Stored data
************
[src/common/csr_consts.svh]
`ifndef CSR_CONSTS_SVH
`define CSR_CONSTS_SVH

// Data word and CSR address widths
`define CSR_XLEN   32
`define CSR_ADDR_W 12

// RV32 with A, I and M
// MXL=1 in bits 31:30, A is bit 0, I is bit 8, M is bit 12
`define CSR_MISA_VALUE 32'h4000_1101

// Synchronous causes
`define CSR_CAUSE_ECALL_U 32'd8
`define CSR_CAUSE_ECALL_M 32'd11

// Machine timer interrupt, interrupt flag plus code 7
`define CSR_CAUSE_M_TIMER 32'h8000_0007

// mstatus field positions
`define CSR_MSTATUS_MIE_BIT  3
`define CSR_MSTATUS_MPIE_BIT 7
`define CSR_MSTATUS_MPP_LSB  11

// Timer bit, same position in mie and mip
`define CSR_MIE_MTIE_BIT 7

// Operand value forced while a branch hazard squashes the command
// Gives address 0xfff, which decodes to nothing
`define CSR_SQUASH_DATA {`CSR_XLEN{1'b1}}

`endif

[src/common/csr_pkg.sv]
`default_nettype none

`include "csr_consts.svh"

package csr_pkg;

    // CSR pipeline commands, encoding shared with the core decoder
    typedef enum logic [2:0] {
        CSR_X     = 3'd0,
        CSR_W     = 3'd1,
        CSR_S     = 3'd2,
        CSR_C     = 3'd3,
        CSR_ECALL = 3'd4,
        CSR_MRET  = 3'd5
    } csr_cmd_e;

    // Only user and machine privilege exist here
    typedef enum logic [1:0] {
        MODE_USER    = 2'b00,
        MODE_MACHINE = 2'b11
    } priv_mode_e;

    typedef logic [`CSR_XLEN-1:0]   xlen_t;
    typedef logic [`CSR_ADDR_W-1:0] csr_addr_t;

    // Implemented CSR addresses
    typedef enum logic [`CSR_ADDR_W-1:0] {
        CSR_ADDR_MSTATUS   = 12'h300,
        CSR_ADDR_MISA      = 12'h301,
        CSR_ADDR_MIE       = 12'h304,
        CSR_ADDR_MTVEC     = 12'h305,
        CSR_ADDR_MSCRATCH  = 12'h340,
        CSR_ADDR_MEPC      = 12'h341,
        CSR_ADDR_MCAUSE    = 12'h342,
        CSR_ADDR_MIP       = 12'h344,
        CSR_ADDR_CYCLE     = 12'hc00,
        CSR_ADDR_CYCLEH    = 12'hc80,
        CSR_ADDR_MVENDORID = 12'hf11,
        CSR_ADDR_MARCHID   = 12'hf12,
        CSR_ADDR_MIMPID    = 12'hf13,
        CSR_ADDR_MHARTID   = 12'hf14
    } csr_addr_e;

    // mcause layout, interrupt flag on top of the exception code
    typedef struct packed {
        logic        irq;
        logic [30:0] code;
    } cause_t;

endpackage

`default_nettype wire

[src/common/csr_req_if.sv]
`timescale 1ns/1ns
`default_nettype none

interface csr_req_if;
    import csr_pkg::*;

    // Current command, after the hazard squash
    csr_cmd_e  cmd;
    csr_addr_t addr;
    logic      rd_ok;

    // Write half of the read-modify-write, one cycle behind
    csr_cmd_e  wr_cmd;
    csr_addr_t wr_addr;
    xlen_t     wr_data;
    logic      wr_ok;

    modport dec (output cmd, addr, rd_ok, wr_cmd, wr_addr, wr_data, wr_ok);

    modport regs (input addr, rd_ok, wr_cmd, wr_addr, wr_data, wr_ok);

    modport res (input cmd, rd_ok);

endinterface

`default_nettype wire

[src/common/trap_evt_if.sv]
`timescale 1ns/1ns
`default_nettype none

interface trap_evt_if;
    import csr_pkg::*;

    // Event from trap control, at most one per cycle
    logic       take_irq;
    logic       take_ecall;
    logic       do_mret;
    cause_t     cause;
    xlen_t      epc;
    priv_mode_e cur_mode;

    // State returned by the register file
    xlen_t      mtvec;
    xlen_t      mepc;
    logic       mstatus_mie;
    logic       mstatus_mpie;
    priv_mode_e mstatus_mpp;
    logic       mie_mtie;

    modport ctrl (
        output take_irq, take_ecall, do_mret, cause, epc, cur_mode,
        input  mtvec, mepc, mstatus_mie, mstatus_mpie, mstatus_mpp, mie_mtie
    );

    modport regs (
        input  take_irq, take_ecall, do_mret, cause, epc, cur_mode,
        output mtvec, mepc, mstatus_mie, mstatus_mpie, mstatus_mpp, mie_mtie
    );

endinterface

`default_nettype wire

[src/source/csr_decode.sv]
`timescale 1ns/1ns
`default_nettype none

`include "csr_consts.svh"

module csr_decode (
    input  logic                clk,
    input  logic                arst_n,
    input  logic                wb_branch_hazard,
    input  csr_pkg::csr_cmd_e   cmd,
    input  csr_pkg::xlen_t      op1_data,
    input  csr_pkg::xlen_t      imm_i,
    input  csr_pkg::priv_mode_e mode,
    csr_req_if.dec              req
);
    import csr_pkg::*;

    xlen_t op1_sq;
    xlen_t imm_sq;

    // Squash on a branch hazard
    // Command becomes a no-op with all-ones operands
    assign req.cmd = wb_branch_hazard ? CSR_X : cmd;
    assign op1_sq  = wb_branch_hazard ? `CSR_SQUASH_DATA : op1_data;
    assign imm_sq  = wb_branch_hazard ? `CSR_SQUASH_DATA : imm_i;

    // CSR number sits in the I-type immediate
    assign req.addr = imm_sq[`CSR_ADDR_W-1:0];

    // Bits 9:8 give the lowest privilege allowed
    assign req.rd_ok = (req.addr[9:8] <= mode);

    // Control state of the write half
    // Permission is taken with the mode of the issuing cycle
    always_ff @(posedge clk or negedge arst_n) begin
        if (!arst_n) begin
            req.wr_cmd <= CSR_X;
            req.wr_ok  <= 1'b0;
        end else begin
            req.wr_cmd <= req.cmd;
            // Bits 11:10 both set mark a read-only CSR
            req.wr_ok  <= req.rd_ok && (req.addr[11:10] != 2'b11);
        end
    end

    // Address and operand held for the next cycle
    always_ff @(posedge clk) begin
        req.wr_addr <= req.addr;
        req.wr_data <= op1_sq;
    end

    // Squashed command reaches the write half as a no-op without permission
    a_squash_is_nop: assert property (@(posedge clk) disable iff (!arst_n)
        wb_branch_hazard |=> (req.wr_cmd == CSR_X) && !req.wr_ok);

endmodule

`default_nettype wire

[src/csr_file/csr_regs.sv]
`timescale 1ns/1ns
`default_nettype none

`include "csr_consts.svh"

module csr_regs (
    input  logic           clk,
    input  logic           arst_n,
    input  logic [63:0]    reg_cycle,
    input  logic           timer_pending,
    csr_req_if.regs        req,
    trap_evt_if.regs       trap,
    output csr_pkg::xlen_t rd_value
);
    import csr_pkg::*;

    xlen_t mscratch;
    xlen_t mcause;
    xlen_t rd_prev;
    xlen_t wdata;
    xlen_t mstatus_rd;
    xlen_t mie_rd;
    xlen_t mip_rd;
    logic  wr_en;

    // Packed views of the bit-field registers
    always_comb begin
        mstatus_rd = '0;
        mstatus_rd[`CSR_MSTATUS_MIE_BIT]  = trap.mstatus_mie;
        mstatus_rd[`CSR_MSTATUS_MPIE_BIT] = trap.mstatus_mpie;
        mstatus_rd[`CSR_MSTATUS_MPP_LSB +: 2] = trap.mstatus_mpp;
        mie_rd = '0;
        mie_rd[`CSR_MIE_MTIE_BIT] = trap.mie_mtie;
        mip_rd = '0;
        mip_rd[`CSR_MIE_MTIE_BIT] = timer_pending;
    end

    // Read mux on the current address
    always_comb begin
        case (req.addr)
            CSR_ADDR_MSTATUS:   rd_value = mstatus_rd;
            CSR_ADDR_MISA:      rd_value = `CSR_MISA_VALUE;
            CSR_ADDR_MIE:       rd_value = mie_rd;
            CSR_ADDR_MTVEC:     rd_value = trap.mtvec;
            CSR_ADDR_MSCRATCH:  rd_value = mscratch;
            CSR_ADDR_MEPC:      rd_value = trap.mepc;
            CSR_ADDR_MCAUSE:    rd_value = mcause;
            CSR_ADDR_MIP:       rd_value = mip_rd;
            CSR_ADDR_CYCLE:     rd_value = reg_cycle[31:0];
            CSR_ADDR_CYCLEH:    rd_value = reg_cycle[63:32];
            // ID registers read as zero
            CSR_ADDR_MVENDORID: rd_value = '0;
            CSR_ADDR_MARCHID:   rd_value = '0;
            CSR_ADDR_MIMPID:    rd_value = '0;
            CSR_ADDR_MHARTID:   rd_value = '0;
            default:            rd_value = '0;
        endcase
    end

    // Copy of the read data as the result stage sees it
    always_ff @(posedge clk) begin
        rd_prev <= req.rd_ok ? rd_value : '0;
    end

    // Second half of the read-modify-write
    always_comb begin
        case (req.wr_cmd)
            CSR_W:   wdata = req.wr_data;
            CSR_S:   wdata = rd_prev | req.wr_data;
            CSR_C:   wdata = rd_prev & ~req.wr_data;
            default: wdata = rd_prev;
        endcase
    end

    assign wr_en = req.wr_ok &&
                   (req.wr_cmd == CSR_W || req.wr_cmd == CSR_S || req.wr_cmd == CSR_C);

    always_ff @(posedge clk or negedge arst_n) begin
        if (!arst_n) begin
            trap.mstatus_mie  <= 1'b0;
            trap.mstatus_mpie <= 1'b0;
            trap.mstatus_mpp  <= MODE_MACHINE;
            trap.mie_mtie     <= 1'b0;
            trap.mtvec        <= '0;
            trap.mepc         <= '0;
            mscratch          <= '0;
            mcause            <= '0;
        end else begin
            if (wr_en) begin
                case (req.wr_addr)
                    CSR_ADDR_MSTATUS: begin
                        trap.mstatus_mie  <= wdata[`CSR_MSTATUS_MIE_BIT];
                        trap.mstatus_mpie <= wdata[`CSR_MSTATUS_MPIE_BIT];
                        // MPP is WARL, anything but machine falls back to user
                        trap.mstatus_mpp  <= (wdata[`CSR_MSTATUS_MPP_LSB +: 2] == 2'b11) ?
                                             MODE_MACHINE : MODE_USER;
                    end
                    CSR_ADDR_MIE:      trap.mie_mtie <= wdata[`CSR_MIE_MTIE_BIT];
                    CSR_ADDR_MTVEC:    trap.mtvec    <= wdata;
                    CSR_ADDR_MSCRATCH: mscratch      <= wdata;
                    // Instructions are word aligned
                    CSR_ADDR_MEPC:     trap.mepc     <= {wdata[`CSR_XLEN-1:2], 2'b00};
                    CSR_ADDR_MCAUSE:   mcause        <= wdata;
                    // misa, mip, counters and IDs stay as they are
                    default: begin
                    end
                endcase
            end

            // Trap updates come last and win over the write
            if (trap.take_irq) begin
                mcause            <= trap.cause;
                trap.mepc         <= trap.epc;
                trap.mstatus_mpp  <= trap.cur_mode;
                trap.mstatus_mpie <= trap.mstatus_mie;
                trap.mstatus_mie  <= 1'b0;
            end else if (trap.take_ecall) begin
                mcause <= trap.cause;
            end else if (trap.do_mret) begin
                trap.mstatus_mpp <= MODE_USER;
                trap.mstatus_mie <= trap.mstatus_mpie;
            end
        end
    end

    // Trap control issues one event at a time
    a_one_event: assert property (@(posedge clk) disable iff (!arst_n)
        $onehot0({trap.take_irq, trap.take_ecall, trap.do_mret}));

endmodule

`default_nettype wire

[src/csr_file/trap_ctrl.sv]
`timescale 1ns/1ns
`default_nettype none

`include "csr_consts.svh"

module trap_ctrl (
    input  logic                clk,
    input  logic                arst_n,
    input  csr_pkg::csr_cmd_e   cmd,
    input  logic [63:0]         mtime,
    input  logic [63:0]         mtimecmp,
    input  logic                interrupt_ready,
    input  csr_pkg::xlen_t      fetch_pc,
    trap_evt_if.ctrl            trap,
    output csr_pkg::priv_mode_e mode,
    output logic                timer_pending,
    output csr_pkg::xlen_t      trap_vector_next,
    output logic                trap_taken
);
    import csr_pkg::*;

    logic  timer_hit;
    xlen_t mtvec_base;
    xlen_t vec_offset;

    // Interrupt wins over the command in the same cycle
    assign trap.take_irq   = timer_pending && interrupt_ready;
    assign trap.take_ecall = !trap.take_irq && (cmd == CSR_ECALL);
    assign trap.do_mret    = !trap.take_irq && (cmd == CSR_MRET);
    assign trap_taken      = trap.take_irq;

    always_comb begin
        if (trap.take_irq) begin
            trap.cause = `CSR_CAUSE_M_TIMER;
        end else if (mode == MODE_USER) begin
            trap.cause = `CSR_CAUSE_ECALL_U;
        end else begin
            trap.cause = `CSR_CAUSE_ECALL_M;
        end
    end

    assign trap.epc      = fetch_pc;
    assign trap.cur_mode = mode;

    // mtvec mode 0 is direct, otherwise vectored
    // Synchronous causes still land on the base
    assign mtvec_base = {trap.mtvec[`CSR_XLEN-1:2], 2'b00};
    assign vec_offset = trap.cause.irq ? {trap.cause.code[29:0], 2'b00} : '0;

    always_comb begin
        if (trap.do_mret) begin
            trap_vector_next = trap.mepc;
        end else if (trap.mtvec[1:0] == 2'b00) begin
            trap_vector_next = trap.mtvec;
        end else begin
            trap_vector_next = mtvec_base + vec_offset;
        end
    end

    // Timer compare gated by the global and timer enables
    assign timer_hit = trap.mstatus_mie && trap.mie_mtie && (mtime >= mtimecmp);

    always_ff @(posedge clk or negedge arst_n) begin
        if (!arst_n) begin
            mode          <= MODE_MACHINE;
            timer_pending <= 1'b0;
        end else begin
            // MIE drops on the trap edge, so MTIP drops with it
            timer_pending <= trap.take_irq ? 1'b0 : timer_hit;
            if (trap.take_irq || trap.take_ecall) begin
                mode <= MODE_MACHINE;
            end else if (trap.do_mret) begin
                mode <= trap.mstatus_mpp;
            end
        end
    end

    // MRET takes MPP, which the register file keeps legal
    a_mode_legal: assert property (@(posedge clk) disable iff (!arst_n)
        mode == MODE_USER || mode == MODE_MACHINE);

    // Interrupt entry stacks MIE into MPIE
    a_irq_stack: assert property (@(posedge clk) disable iff (!arst_n)
        trap.take_irq |=> !trap.mstatus_mie && (trap.mstatus_mpie == $past(trap.mstatus_mie)));

endmodule

`default_nettype wire

[src/source/csr_result.sv]
`timescale 1ns/1ns
`default_nettype none

module csr_result (
    input  logic              clk,
    input  logic              arst_n,
    csr_req_if.res            req,
    input  csr_pkg::xlen_t    rd_value,
    input  logic              trap_taken,
    input  csr_pkg::xlen_t    trap_vector_next,
    output csr_pkg::csr_cmd_e cmd_out,
    output csr_pkg::xlen_t    rdata,
    output csr_pkg::xlen_t    trap_vector
);
    import csr_pkg::*;

    logic redirect;

    // Any event that sends the fetch to a new PC
    assign redirect = trap_taken || (req.cmd == CSR_ECALL) || (req.cmd == CSR_MRET);

    always_ff @(posedge clk or negedge arst_n) begin
        if (!arst_n) begin
            cmd_out     <= CSR_X;
            rdata       <= '0;
            trap_vector <= '0;
        end else begin
            // Interrupt shows up downstream as an ECALL
            cmd_out <= trap_taken ? CSR_ECALL : req.cmd;
            // Zero without permission
            rdata   <= req.rd_ok ? rd_value : '0;
            if (redirect) begin
                trap_vector <= trap_vector_next;
            end
        end
    end

endmodule

`default_nettype wire

[src/source/csr_stage.sv]
`timescale 1ns/1ns
`default_nettype none

module csr_stage (
    input  logic              clk,
    input  logic              arst_n,
    input  logic [63:0]       reg_cycle,
    input  logic [63:0]       mtime,
    input  logic [63:0]       mtimecmp,
    input  logic              wb_branch_hazard,
    input  csr_pkg::csr_cmd_e cmd,
    input  csr_pkg::xlen_t    op1_data,
    input  csr_pkg::xlen_t    imm_i,
    input  logic              interrupt_ready,
    input  csr_pkg::xlen_t    fetch_pc,
    output csr_pkg::csr_cmd_e csr_cmd_out,
    output csr_pkg::xlen_t    csr_rdata,
    output csr_pkg::xlen_t    trap_vector,
    output logic              stall_may_interrupt
);
    import csr_pkg::*;

    priv_mode_e mode;
    xlen_t      rd_value;
    xlen_t      trap_vector_next;
    logic       trap_taken;

    csr_req_if  req_if ();
    trap_evt_if trap_if ();

    csr_decode decode_i (
        .clk              (clk),
        .arst_n           (arst_n),
        .wb_branch_hazard (wb_branch_hazard),
        .cmd              (cmd),
        .op1_data         (op1_data),
        .imm_i            (imm_i),
        .mode             (mode),
        .req              (req_if.dec)
    );

    // MTIP doubles as the stall request
    csr_regs regs_i (
        .clk           (clk),
        .arst_n        (arst_n),
        .reg_cycle     (reg_cycle),
        .timer_pending (stall_may_interrupt),
        .req           (req_if.regs),
        .trap          (trap_if.regs),
        .rd_value      (rd_value)
    );

    trap_ctrl trap_ctrl_i (
        .clk              (clk),
        .arst_n           (arst_n),
        .cmd              (req_if.cmd),
        .mtime            (mtime),
        .mtimecmp         (mtimecmp),
        .interrupt_ready  (interrupt_ready),
        .fetch_pc         (fetch_pc),
        .trap             (trap_if.ctrl),
        .mode             (mode),
        .timer_pending    (stall_may_interrupt),
        .trap_vector_next (trap_vector_next),
        .trap_taken       (trap_taken)
    );

    csr_result result_i (
        .clk              (clk),
        .arst_n           (arst_n),
        .req              (req_if.res),
        .rd_value         (rd_value),
        .trap_taken       (trap_taken),
        .trap_vector_next (trap_vector_next),
        .cmd_out          (csr_cmd_out),
        .rdata            (csr_rdata),
        .trap_vector      (trap_vector)
    );

endmodule

`default_nettype wire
************
What lines above contain the word "disable"? Please copy each one.

    a_squash_is_nop: assert property (@(posedge clk) disable iff (!arst_n)
    a_one_event: assert property (@(posedge clk) disable iff (!arst_n)
    a_mode_legal: assert property (@(posedge clk) disable iff (!arst_n)
    a_irq_stack: assert property (@(posedge clk) disable iff (!arst_n)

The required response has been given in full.